Compute, não participação societária
Muita da cobertura tratou isso como se a Microsoft estivesse financiando a expansão da Mistral. Não é o caso. Brad Smith, vice-presidente e presidente da Microsoft, confirmou à Reuters que o acordo não inclui novo investimento em participação societária. Nenhuma das empresas divulgou o valor em dólares nem o volume de compute envolvido. A Mistral está ampliando essa capacidade com milhares de GPUs Nvidia Vera Rubin para treinamento, inferência e implantação em larga escala.
Modelos entram na pilha da Microsoft
Mistral Medium 3.5 e Mistral OCR 4 estão sendo adicionados ao Microsoft Foundry, com o Medium 3.5 também chegando ao Copilot Studio.
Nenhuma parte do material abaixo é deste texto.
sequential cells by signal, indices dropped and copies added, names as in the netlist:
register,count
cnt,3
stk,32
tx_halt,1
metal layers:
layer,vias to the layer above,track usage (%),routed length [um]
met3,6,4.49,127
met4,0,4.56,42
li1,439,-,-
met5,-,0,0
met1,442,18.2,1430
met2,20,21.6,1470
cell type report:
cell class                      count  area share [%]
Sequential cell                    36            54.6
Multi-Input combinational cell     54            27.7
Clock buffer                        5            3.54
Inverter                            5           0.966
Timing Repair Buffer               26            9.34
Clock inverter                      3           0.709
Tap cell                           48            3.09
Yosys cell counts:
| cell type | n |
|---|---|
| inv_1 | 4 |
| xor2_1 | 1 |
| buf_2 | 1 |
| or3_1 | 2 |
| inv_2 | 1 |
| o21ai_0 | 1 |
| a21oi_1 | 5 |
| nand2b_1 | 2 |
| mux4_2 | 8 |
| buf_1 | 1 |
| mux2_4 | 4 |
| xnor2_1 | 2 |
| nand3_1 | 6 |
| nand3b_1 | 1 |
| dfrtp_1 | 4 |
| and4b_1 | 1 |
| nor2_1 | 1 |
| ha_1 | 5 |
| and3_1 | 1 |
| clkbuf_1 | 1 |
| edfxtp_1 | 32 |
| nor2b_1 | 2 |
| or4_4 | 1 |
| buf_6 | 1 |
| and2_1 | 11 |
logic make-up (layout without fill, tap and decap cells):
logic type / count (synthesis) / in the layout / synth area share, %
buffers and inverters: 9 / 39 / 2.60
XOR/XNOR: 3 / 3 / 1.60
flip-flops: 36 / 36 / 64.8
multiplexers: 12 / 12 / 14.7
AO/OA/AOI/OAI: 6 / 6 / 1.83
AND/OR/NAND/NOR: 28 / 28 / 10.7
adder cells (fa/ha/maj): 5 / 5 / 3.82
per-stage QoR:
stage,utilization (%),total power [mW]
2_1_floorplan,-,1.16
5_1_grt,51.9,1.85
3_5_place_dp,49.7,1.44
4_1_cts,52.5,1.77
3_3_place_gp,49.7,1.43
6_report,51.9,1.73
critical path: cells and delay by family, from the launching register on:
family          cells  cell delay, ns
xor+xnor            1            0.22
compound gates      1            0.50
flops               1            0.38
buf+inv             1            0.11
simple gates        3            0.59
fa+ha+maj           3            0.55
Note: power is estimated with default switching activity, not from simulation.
A história da implantação abrange três camadas: a nuvem pública Azure, o Azure Local controlado pelo cliente e ambientes totalmente desconectados, nos quais o Azure Local opera sem qualquer conectividade externa — voltados a governos, operadores de infraestrutura crítica, fabricantes, hospitais e bancos.
O argumento da soberania
"A Europa deveria ter acesso à IA mais capaz do mundo sem comprometer o controle sobre seus dados", disse Smith, descrevendo a arquitetura como uma forma de "combinar tecnologia americana e europeia". O cofundador e CEO da Mistral, Arthur Mensch, enquadrou a iniciativa como coerente com a missão: "Nossa missão sempre foi colocar IA de ponta nas mãos de todas as organizações".
O pano de fundo
O acordo chega enquanto a Mistral supostamente levanta cerca de € 3 bilhões com avaliação de € 20 bilhões — uma reportagem sobre a qual Mensch se recusou a comentar. Ele também chega a um mercado em que compradores europeus passaram um ano perguntando se podem executar modelos de ponta sem enviar dados por meio de uma nuvem dos EUA.